===== config.mk =====
export PLATFORM = sky130hd
export DESIGN_NAME = ppad_div
export DESIGN_NICKNAME = d
export VERILOG_FILES = /design/src/hdl/ppad_div.sv
export SDC_FILE = /design/constraint.sdc
export NUM_CORES = 1
export LEC_CHECK = 0
export CAP_MARGIN = 20
export CORE_MARGIN = 1.5
export CORE_UTILIZATION = 25
export DETAILED_ROUTE_END_ITERATION = 7
export DONT_BUFFER_PORTS = 1
export PLACE_DENSITY_LB_ADDON = 0.2
export SYNTH_ARGS = -nofsm -noshare
export SYNTH_HDL_FRONTEND = slang
export SYNTH_SLANG_ARGS = --single-unit

===== constraint.sdc =====
create_clock -name clk_i -period 9.5 [get_ports clk_i]
set_input_delay 0.95 -clock clk_i [delete_from_list [all_inputs] [get_ports clk_i]]
set_output_delay 0.95 -clock clk_i [all_outputs]
set_load 0.05 [all_outputs]

===== src/hdl/ppad_div.sv =====
module ppad_div (
  input  logic        clk_i,
  input  logic        rst_ni,
  input  logic        start_i,
  input  logic [31:0] num_i,
  input  logic [32:0] den_i,
  output logic        done_o,
  output logic [32:0] quo_o
);
  logic [33:0] rem_q, diff, rem_sel;
  logic [32:0] den_q, q_q;
  logic [5:0]  cnt_q;
  logic        run_q, done_q, ge;

  // restoring division of num * 2^32 by den, one quotient bit per cycle
  assign diff    = rem_q - {1'b0, den_q};
  assign ge      = rem_q >= {1'b0, den_q};
  assign rem_sel = ge ? diff : rem_q;

  always_ff @(posedge clk_i or negedge rst_ni) begin
    if (!rst_ni) begin
      run_q  <= 1'b0;
      done_q <= 1'b0;
      cnt_q  <= 6'd0;
    end else begin
      done_q <= 1'b0;
      if (start_i) begin
        run_q <= 1'b1;
        cnt_q <= 6'd32;
      end else if (run_q) begin
        if (cnt_q == 6'd0) begin
          run_q  <= 1'b0;
          done_q <= 1'b1;
        end else begin
          cnt_q <= cnt_q - 6'd1;
        end
      end
    end
  end

  always_ff @(posedge clk_i) begin
    if (start_i) begin
      rem_q <= {2'b00, num_i};
      den_q <= den_i;
      q_q   <= 33'd0;
    end else if (run_q) begin
      rem_q <= {rem_sel[32:0], 1'b0};
      q_q   <= {q_q[31:0], ge};
    end
  end

  assign done_o = done_q;
  assign quo_o  = q_q;
endmodule

==> out/metrics.cfg, run 1 <==
[power]
power.density_mw_per_mm2=322
power_frac_clock_pct=17.9
total_leakage_power_nw=2.89
internal_power_mw=1.26
finalPower_mw=2.21
p_comb_share_pct=49.9
netSwitchingFraction_pct=43.0
p_sw_mw=0.949
power_frac_seq_pct=32.1
ir_drop_v=0.0000972

[sta]
fin_crit_ns=3.74
final.setup.tns_ns=0
rsz0062_at_grt=no
period_share_pct=39.4
report.final.hold_viol_count=0
relSlewSlack_pct=30.2
tightest_slew_ns=1.05
clock.fmax_ghz=0.267
clock-skew-final_ns=0.00957
slew_violations=0
setup_viol=0

[grt]
grt_max_degree=94
overflow=0
grt_pass1_vias=4618
antenna_found_initial=3
track_usage_pct=12.4
grt_pass1_wl_um=25500

[cts]
cts_sinks=108
cts_tree=built
cts_buffer_depth=2
clockRootBuffer=clkbuf_16
clk_latency_ns=0.36
clk_pin_slew_ns=0.08
cts_hold_buf=0
cts_htree_levels=3
cts_setup_buffers=0
ctsResizeCount=0
cts_made_buffers=9

[logic_synthesis]
netlist.area_leader.share_pct=31.1
synth_common_cells=nor2_1, edfxtp_1, nand2_1
ys.flop_type=edfxtp_1
post_synth_inst_count=657
netlist_area_mm2=0.00628
avgSynthCellArea_um2=9.55
yosysTopAreaCell=edfxtp_1
synthArstFlopShare_pct=7.41
synthTopCellsByArea=edfxtp_1, dfxtp_1, ha_1
yosysMostFrequentCell=nor2_1
ys.warnings.count=0
synth.distinct_cells=63
yosysSeqAreaShare_pct=45.4
synthesis.nets=761
synth_edf_count=65
ys_ff_latch=108

[die]
core_mm2=0.0245
start_util_pct=25.7
fp.dieW_um=161
row_count=57
die-height_um=161
dieArea_mm2=0.0261
num_io_pins=102

[run]
drv_cap=0

[detailed_routing]
dr_total_vias=4638
dr.pass1.iters=6
final_antenna_net_count=0
drtIter0Drc=247
wire_per_inst_um=16.7
vias_per_cell=4.81
drt_wl_total_um=16100
drc=0

[placement]
place_hpwl_um=11500
gp_congestion=0.869
port_buffers=0

[critical_path]
critPathArrivalTime_ns=3.86
endpoint_kind=flip-flop
path_max_fanout=28
critical_path_required_ns=9.61
crit_path_start_kind=flip-flop
path_class=flip-flop to flip-flop

[hold_path]
holdCritPathClass=input pin to asynchronous set/reset pin

[finish]
drive_gt1_share_pct=5.32
fin_nets=738
areaGrowthSynthToFinish_pct=8.93

[outcome]
status=finished clean

[logic make-up after synthesis]
group / Yosys count / share of synthesized area (%)
DFF: 108 / 45.4
AOI/OAI and AO/OA: 150 / 16.3
muxes: 35 / 5.60
and+or+nand+nor: 217 / 15.6
adders and majority gates: 36 / 7.30
xor gates and xnor gates: 31 / 4.33
buffers and inverters: 80 / 5.44
[flip-flops by register name, summed over array words and instances, names as in the netlist]
register	flops
quo_o	33
cnt_q	6
rem_q	34
den_q	33
done_o	1
run_q	1
[final cells by class]
| cell class | count | area [um^2] |
|---|---|---|
| antenna | 2 | 5.00 |
| clock buffer | 9 | 225 |
| clock inverter | 7 | 88.8 |
| fill | 2579 | 17600 |
| inverter | 45 | 169 |
| multi-input combinational | 469 | 3080 |
| sequential | 108 | 2850 |
| tap | 324 | 405 |
| timing repair buffer | 1 | 7.51 |
[power groups by stage]
stage	combinational [mW]	clock, mW	sequential [mW]
finish	1.10	0.395	0.709
global route	1.23	0.427	0.724
CTS	1.10	0.413	0.710
detailed placement	1.10	0	0.718
global placement	1.09	0	0.717
floorplan	0.924	0	0.682
[cell usage in the layout (no fill, tap or decap), drive strengths merged, types with 4 or more instances in the layout]
master / Yosys / layout
and3: 5 / 5
inv: 44 / 47
and2: 4 / 4
nand4: 9 / 9
or2: 4 / 4
a211oi: 7 / 7
dfrtp: 8 / 8
clkbuf: 21 / 9
o21a: 5 / 5
a21o: 16 / 16
nor3: 8 / 8
xor2: 7 / 7
o21bai: 4 / 4
a221o: 4 / 4
nand3: 20 / 20
nand2: 64 / 64
ha: 35 / 35
o21ai: 24 / 24
edfxtp: 65 / 65
nor3b: 4 / 4
nor2: 84 / 84
clkinv: 1 / 5
a311oi: 5 / 5
a21oi: 40 / 40
a31oi: 21 / 21
dfxtp: 35 / 35
nor4: 4 / 4
xnor2: 24 / 24
mux2i: 34 / 34
[stage by stage]
stage	util, %	worst slack (ns)	area [um^2]	cells	hold slack (ns)
after CTS	27.9	5.78	6830	963	0.255
after global placement	26.6	5.87	6520	947	0.511
after global routing	27.9	5.53	6840	964	0.255
after floorplan	-	6.35	6280	657	0.489
final	28.0	5.76	6840	965	0.277
after detailed placement	26.6	5.78	6520	947	0.524
[worst paths after layout]
check / from / to / slack, ns / cells after the start
max: rem_q[0] / rem_q[30] / 5.76 / 12
min reg2reg: cnt_q[5] / cnt_q[5] / 0.54 / 2
min: rst_ni / run_q / 0.28 / 0
max in group asynchronous: rst_ni / cnt_q[2] / 9.15 / 0
min in group clk_i: cnt_q[5] / cnt_q[5] / 0.54 / 2
max reg2reg: rem_q[0] / rem_q[30] / 5.76 / 12
[routing by layer]
| layer | GRT usage [%] | wire length (um) |
|---|---|---|
| met1 | 16.9 | 7890 |
| met2 | 19.1 | 7210 |
| met3 | 3.80 | 894 |
| met4 | 3.07 | 126 |
| met5 | 0 | 13 |
[worst max-delay path: stages (launching register included)]
cell and delay, ns:
edfxtp_1 0.40, inv_1 0.07, ha_1 0.16, inv_1 0.05, fa_1 0.43, a211oi_2 0.33, o21ai_1 0.14, a311oi_1 0.42
nand2_1 0.16, a311o_1 0.46, nand2_4 0.38, nor2_1 0.16, a221o_1 0.34
(Power assumes the default switching activity.)
==> run 2, diff against run 1 <==
==> constraint.sdc (replaced) <==
create_clock -name clk_i -period 3.2 [get_ports clk_i]
set_input_delay 0.32 -clock clk_i [delete_from_list [all_inputs] [get_ports clk_i]]
set_output_delay 0.32 -clock clk_i [all_outputs]
set_load 0.05 [all_outputs]
==> out/metrics.cfg, run 2 (synthesized netlist as in run 1, its figures left out) <==
[detailed_routing]
drt_wl_total_um=17400  ; was 16100 um
dr_total_vias=4782  ; was 4638
dr.pass1.iters=5  ; was 6
drtIter0Drc=306  ; was 247
wire_per_inst_um=17.4  ; was 16.7 um
final_antenna_net_count=0  ; unchanged
drc=0  ; unchanged
vias_per_cell=4.79  ; was 4.81

[finish]
top_register=rem_q  ; unchanged
postLayoutCoreUtil_pct=29.5  ; was 28.0%
fin_nets=773  ; was 738
final_cell_mix=nor2_1, edfxtp_1, nand2_1, inv_1, a21oi_1  ; unchanged
largest_reg_flops=34  ; unchanged
fin_cells=999  ; was 965
areaGrowthSynthToFinish_pct=14.8  ; was 8.93%
layout_commonest_cell=nor2_1  ; unchanged
drive_gt1_share_pct=12.2  ; was 5.32%

[die]
num_io_pins=102  ; unchanged
core_mm2=0.0245  ; unchanged
die-height_um=161  ; unchanged
fp.dieW_um=161  ; unchanged
start_util_pct=25.7  ; unchanged
row_count=57  ; unchanged
dieArea_mm2=0.0261  ; unchanged

[critical_path]
crit_family=compound AO/OA/AOI/OAI gates  ; unchanged
path_cells=ha_1 -> o21ai_0 -> o21ai_1 -> a311oi_1 -> buf_4 -> nand2_4 -> a311o_2 -> nand2_4 -> buf_12 -> mux2i_4 -> o21ai_1  ; was inv_1 -> ha_1 -> inv_1 -> fa_1 -> a211oi_2 -> o21ai_1 -> a311oi_1 -> nand2_1 -> a311o_1 -> nand2_4 -> nor2_1 -> a221o_1
crit_path_start_kind=flip-flop  ; unchanged
crit_slowest_cell=a311o_2  ; was a311o_1
path_max_fanout=8  ; was 28
rrSetupSlack_ns=0.04  ; was 5.76 ns
max_stage_delay_ns=0.47  ; was 0.46 ns
critical_path_required_ns=3.33  ; was 9.61 ns
endpoint_kind=flip-flop  ; unchanged
cp_num_buf_inv=2  ; unchanged
path_class=flip-flop to flip-flop  ; unchanged
critPathArrivalTime_ns=3.29  ; was 3.86 ns

[grt]
overflow=0  ; unchanged
grt_max_degree=94  ; unchanged
grt_pass1_wl_um=27400  ; was 25500 um
track_usage_pct=13.5  ; was 12.4%
antenna_found_initial=1  ; was 3
grt_pass1_vias=5038  ; was 4618

[placement]
place_hpwl_um=12300  ; was 11500 um
gp_congestion=0.798  ; was 0.869
port_buffers=0  ; unchanged
place_inst=975  ; was 947

[sta]
fin_crit_ns=3.16  ; was 3.74 ns
slew_violations=0  ; unchanged
clock.fmax_ghz=0.316  ; was 0.267 GHz
clock-skew-final_ns=0.0131  ; was 0.00957 ns
period_share_pct=98.8  ; was 39.4%
rsz0062_at_grt=yes  ; was no
relSlewSlack_pct=40.2  ; was 30.2%
report.final.hold_viol_count=0  ; unchanged
setup_viol=0  ; unchanged
tightest_slew_ns=0.898  ; was 1.05 ns

[hold_path]
holdCritPathClass=input pin to flip-flop  ; was input pin to asynchronous set/reset pin

[cts]
cts_htree_levels=3  ; unchanged
cts_made_buffers=9  ; unchanged
clockRootBuffer=clkbuf_16  ; unchanged
cts_sinks=108  ; unchanged
clk_pin_slew_ns=0.09  ; was 0.08 ns
cts_buffer_depth=2  ; unchanged
clk_latency_ns=0.37  ; was 0.36 ns
cts_tree=built  ; unchanged

[power]
total_leakage_power_nw=3.08  ; was 2.89 nW
internal_power_mw=4.13  ; was 1.26 mW
ir_drop_v=0.000290  ; was 0.0000972 V
p_sw_mw=3.06  ; was 0.949 mW
power_frac_clock_pct=16.7  ; was 17.9%
power.density_mw_per_mm2=998  ; was 322 mW/mm^2
netSwitchingFraction_pct=42.6  ; was 43.0%
power_frac_seq_pct=29.0  ; was 32.1%
p_comb_share_pct=54.3  ; was 49.9%

[run]
drv_cap=0  ; unchanged

[outcome]
status=finished clean  ; unchanged

## run 2: cell count changes in the layout (fill, tap and decap cells not counted), moves of 2 or more
cell / previous run / this run
nand2_1: 63 / 58
buf_12: 0 / 2
o21ai_1: 3 / 7
buf_4: 1 / 30
o21ai_0: 20 / 16
nand2_2: 0 / 3
nand2_4: 1 / 3
## run 2: timing repair
item	in CTS	in global routing
endpoints found under the setup margin	0	33
gates resized for setup	0	25
hold buffers	1	0
hold endpoints to repair	8	0
buffers inserted	0	5
## run 2: area by class of cell
cell class / count / area [um^2]
clock buffers: 9 / 225
fillers: 2588 / 17300
well taps: 324 / 405
repair buffers: 34 / 290
inverters: 45 / 169
flip-flops and latches: 108 / 2850
clock inverters: 7 / 88.8
diodes: 1 / 2.50
multi-input cells: 471 / 3170
## run 2: power groups by stage
stage               clock network, mW  logic [mW]  registers [mW]
floorplan                           0        2.74            2.02
global placement                    0        3.68            2.10
detailed placement                  0        3.68            2.10
CTS                              1.26        3.71            2.08
global route                     1.30        4.35            2.13
finish                           1.20        3.91            2.09
## run 2: through the flow
stage / setup WS [ns] / hold slack, ns / setup TNS (ns) / instance area, um^2 / total power, mW
after floorplan: 0.0545 / 0.0244 / 0 / 6280 / 4.77
after global placement: 0.0575 / 0.0247 / 0 / 6750 / 5.78
after detailed placement: 0.00480 / 0.0247 / 0 / 6750 / 5.79
after CTS: 0.00934 / 0.0213 / 0 / 7080 / 7.05
after global routing: -0.0969 / 0.0234 / -1.98 / 7210 / 7.78
final: 0.0374 / 0.0418 / 0 / 7210 / 7.20
## run 2: worst reg2reg max path: stages, from the launching register on
cell and delay [ns]:
edfxtp_1 0.45, ha_1 0.40, o21ai_0 0.38, o21ai_1 0.13, a311oi_1 0.29, buf_4 0.18, nand2_4 0.05, a311o_2 0.47
nand2_4 0.12, buf_12 0.15, mux2i_4 0.23, o21ai_1 0.07
## run 2: per-layer routing
metal | share of wire, % | GRT usage [%] | routed length (um)
met2 | 47 | 22.0 | 8140
met5 | 0 | 0 | 0
met3 | 4.7 | 3.70 | 826
met1 | 47 | 17.5 | 8230
met4 | 1.3 | 3.70 | 227
## run 2: worst paths after layout
| kind | end | depth (start not counted) | startpoint |
|---|---|---|---|
| worst max-delay path | rem_q[2] | 11 | rem_q[3] |
| worst min-delay path | den_q[29] | 0 | den_i[29] |
| worst max register to register | rem_q[2] | 11 | rem_q[3] |
| worst min register to register | cnt_q[5] | 2 | cnt_q[5] |
| max in group asynchronous | run_q | 1 | rst_ni |
| min in group asynchronous | cnt_q[5] | 1 | rst_ni |
==> run 3, diff against run 2 <==
==> constraint.sdc (replaced) <==
create_clock -name clk_i -period 3.4 [get_ports clk_i]
set_input_delay 0.34 -clock clk_i [delete_from_list [all_inputs] [get_ports clk_i]]
set_output_delay 0.34 -clock clk_i [all_outputs]
set_load 0.05 [all_outputs]
==> out/metrics.cfg, run 3 (synthesized netlist as in run 1, its figures left out) <==
[detailed_routing]
dr_total_vias=4783  ; was 4782
drc=0  ; unchanged
drtIter0Drc=288  ; was 306
vias_per_cell=4.85  ; was 4.79
wire_per_inst_um=17.0  ; was 17.4 um
drt_wl_total_um=16700  ; was 17400 um
dr.pass1.iters=4  ; was 5
final_antenna_net_count=0  ; unchanged

[sta]
period_share_pct=93.5  ; was 98.8%
rsz0062_at_grt=no  ; was yes
setup_viol=0  ; unchanged
fin_crit_ns=3.18  ; was 3.16 ns
slew_violations=0  ; unchanged
relSlewSlack_pct=39.8  ; was 40.2%
setup_slack_ns=0.222  ; was 0.0374 ns
tightest_slew_ns=0.903  ; was 0.898 ns
report.final.hold_viol_count=0  ; unchanged
clock.fmax_ghz=0.315  ; was 0.316 GHz
hold_ws_ns=0.0621  ; was 0.0418 ns
clock-skew-final_ns=0.0107  ; was 0.0131 ns
final.setup.tns_ns=0  ; unchanged

[grt]
grt_pass1_wl_um=26800  ; was 27400 um
track_usage_pct=13.0  ; was 13.5%
grt_pass1_vias=4877  ; was 5038
grt_max_degree=94  ; unchanged
antenna_found_initial=3  ; was 1
overflow=0  ; unchanged

[hold_path]
hold_depth=0  ; unchanged
holdCritPathClass=input pin to flip-flop  ; unchanged

[critical_path]
ff2ff_path_depth=14  ; was 11
path_class=flip-flop to flip-flop  ; unchanged
cp_num_buf_inv=4  ; was 2
crit_path_start_kind=flip-flop  ; unchanged
endpoint_kind=flip-flop  ; unchanged
max_stage_delay_ns=0.47  ; about the same
critical_path_required_ns=3.52  ; was 3.33 ns
cp_common_cell=inv_1
path_cells=inv_1 -> ha_1 -> inv_1 -> fa_2 -> a211oi_2 -> o21ai_1 -> a311oi_1 -> buf_4 -> nand2_1 -> a311o_2 -> nand2_4 -> buf_12 -> mux2i_4 -> o21ai_0  ; was ha_1 -> o21ai_0 -> o21ai_1 -> a311oi_1 -> buf_4 -> nand2_4 -> a311o_2 -> nand2_4 -> buf_12 -> mux2i_4 -> o21ai_1
crit_slowest_cell=a311o_2  ; unchanged
crit_family=compound AO/OA/AOI/OAI gates  ; unchanged
path_max_fanout=9  ; was 8
path_depth=14  ; was 11
critPathArrivalTime_ns=3.30  ; was 3.29 ns

[outcome]
status=finished clean  ; unchanged

[finish]
final_cell_mix=nor2_1, edfxtp_1, nand2_1, inv_1, a21oi_1  ; unchanged
drive_gt1_share_pct=8.77  ; was 12.2%
regArea_mm2=0.00285  ; unchanged
largest_reg_flops=34  ; unchanged
postLayoutCoreUtil_pct=28.8  ; was 29.5%
multi_input_area_mm2=0.00311  ; was 0.00317 mm^2
fin_nets=760  ; was 773
layout_commonest_cell=nor2_1  ; unchanged
fin_area_mm2=0.00705  ; was 0.00721 mm^2
fill_cells=2577  ; was 2588
areaGrowthSynthToFinish_pct=12.3  ; was 14.8%
top_register=rem_q  ; unchanged

[cts]
clk_latency_ns=0.37  ; about the same
clockRootBuffer=clkbuf_16  ; unchanged
cts_htree_levels=3  ; unchanged
cts_made_buffers=9  ; unchanged
cts_buffer_depth=2  ; unchanged
clk_pin_slew_ns=0.09  ; about the same
cts_tree=built  ; unchanged
cts_sinks=108  ; unchanged

[power]
ir_drop_v=0.000305  ; was 0.000290 V
power.density_mw_per_mm2=928  ; was 998 mW/mm^2
total_leakage_power_nw=3.00  ; was 3.08 nW

[die]
fp.dieW_um=161  ; unchanged
num_io_pins=102  ; unchanged
core_mm2=0.0245  ; unchanged
start_util_pct=25.7  ; unchanged
row_count=57  ; unchanged
dieArea_mm2=0.0261  ; unchanged
die-height_um=161  ; unchanged

[placement]
dp_slack_ns=0.158  ; was 0.00480 ns
place_hpwl_um=12000  ; was 12300 um
port_buffers=0  ; unchanged
place_area_mm2=0.00666  ; was 0.00675 mm^2
gp_congestion=0.866  ; was 0.798

[run]
drv_cap=0  ; unchanged

## run 3: metal layers
metal | routed length, um | up-vias | share of wire, % | GRT usage (%)
met5 | 27 | - | 0.16 | 0
met2 | 7500 | 101 | 45 | 20.2
met3 | 827 | 13 | 4.9 | 3.44
met4 | 132 | 4 | 0.79 | 2.82
li1 | - | 2353 | - | -
met1 | 8240 | 2312 | 49 | 18.0
## run 3: through the flow
stage | cells | power, mW
finish | 986 | 6.54
global route | 985 | 7.06
CTS | 981 | 6.45
detailed placement | 964 | 5.29
global placement | 964 | 5.28
floorplan | 657 | 4.49
## run 3: power by group
part           internal [mW]  switching (mW)  total [mW]
Sequential              1.73           0.222        1.95
Combinational           1.50            1.96        3.46
Clock                  0.535           0.593        1.13
## run 3: layout make-up
| class | count | share of cell area (%) |
|---|---|---|
| flip-flops and latches | 108 | 40.5 |
| repair buffers | 22 | 2.73 |
| well taps | 324 | 5.75 |
| diodes | 1 | 0.0355 |
| clock inverters | 7 | 1.30 |
| multi-input cells | 470 | 44.1 |
| clock buffers | 9 | 3.20 |
| inverters | 45 | 2.40 |
## run 3: worst paths after layout
check / to / startpoint / slack [ns]
worst min-delay path: den_q[22] / den_i[22] / 0.06
worst min register to register: cnt_q[5] / cnt_q[5] / 0.55
worst max-delay path: rem_q[2] / rem_q[0] / 0.22
min in group asynchronous: cnt_q[1] / rst_ni / 0.32
worst max register to register: rem_q[2] / rem_q[0] / 0.22
max in group asynchronous: run_q / rst_ni / 2.79
## run 3: what timing repair did
item	CTS	global route
buffers inserted	0	3
hold endpoints to repair	8	0
hold buffers	1	0
resized for setup	0	6
endpoints found under the setup margin	0	12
========================================================================
What the task requires:
In the listing above, find the line with "[logic make-up after synthesis]" and the line with "[flip-flops by register"; set down exactly those two lines and every line between them, nothing more.

Expected output:
[logic make-up after synthesis]
group / Yosys count / share of synthesized area (%)
DFF: 108 / 45.4
AOI/OAI and AO/OA: 150 / 16.3
muxes: 35 / 5.60
and+or+nand+nor: 217 / 15.6
adders and majority gates: 36 / 7.30
xor gates and xnor gates: 31 / 4.33
buffers and inverters: 80 / 5.44
[flip-flops by register name, summed over array words and instances, names as in the netlist]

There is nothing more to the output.